- **What the task asks**
From first line to last, write out the data precisely as shown.

=== Section Start ===

File: config.mk
export PLATFORM = sky130hd
export DESIGN_NAME = ps2_keyboard_rx
export DESIGN_NICKNAME = d
export VERILOG_FILES = /design/src/rtl/ps2_pkg.sv /design/src/rtl/ps2_sync_filter.sv /design/src/rtl/ps2_keyboard_rx.sv
export SDC_FILE = /design/constraint.sdc
export NUM_CORES = 1
export LEC_CHECK = 0
export ABC_AREA = 1
export BUFFER_PORTS_ARGS = -buffer_cell sky130_fd_sc_hd__buf_2
export CAP_MARGIN = 20
export CORE_MARGIN = 4
export CORE_UTILIZATION = 40
export CTS_CLUSTER_DIAMETER = 100
export DETAILED_ROUTE_END_ITERATION = 12
export SETUP_SLACK_MARGIN = 0.02
export SYNTH_ARGS = -nofsm -noshare
export SYNTH_HDL_FRONTEND = slang
export SYNTH_SLANG_ARGS = --single-unit
File: constraint.sdc
create_clock -name i_clk -period 1.15 [get_ports i_clk]
set_input_delay 0.115 -clock i_clk [delete_from_list [all_inputs] [get_ports i_clk]]
set_output_delay 0.115 -clock i_clk [all_outputs]
set_load 0.02 [all_outputs]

=== Section End ===

- **Answer below**
File: config.mk
export PLATFORM = sky130hd
export DESIGN_NAME = ps2_keyboard_rx
export DESIGN_NICKNAME = d
export VERILOG_FILES = /design/src/rtl/ps2_pkg.sv /design/src/rtl/ps2_sync_filter.sv /design/src/rtl/ps2_keyboard_rx.sv
export SDC_FILE = /design/constraint.sdc
export NUM_CORES = 1
export LEC_CHECK = 0
export ABC_AREA = 1
export BUFFER_PORTS_ARGS = -buffer_cell sky130_fd_sc_hd__buf_2
export CAP_MARGIN = 20
export CORE_MARGIN = 4
export CORE_UTILIZATION = 40
export CTS_CLUSTER_DIAMETER = 100
export DETAILED_ROUTE_END_ITERATION = 12
export SETUP_SLACK_MARGIN = 0.02
export SYNTH_ARGS = -nofsm -noshare
export SYNTH_HDL_FRONTEND = slang
export SYNTH_SLANG_ARGS = --single-unit
File: constraint.sdc
create_clock -name i_clk -period 1.15 [get_ports i_clk]
set_input_delay 0.115 -clock i_clk [delete_from_list [all_inputs] [get_ports i_clk]]
set_output_delay 0.115 -clock i_clk [all_outputs]
set_load 0.02 [all_outputs]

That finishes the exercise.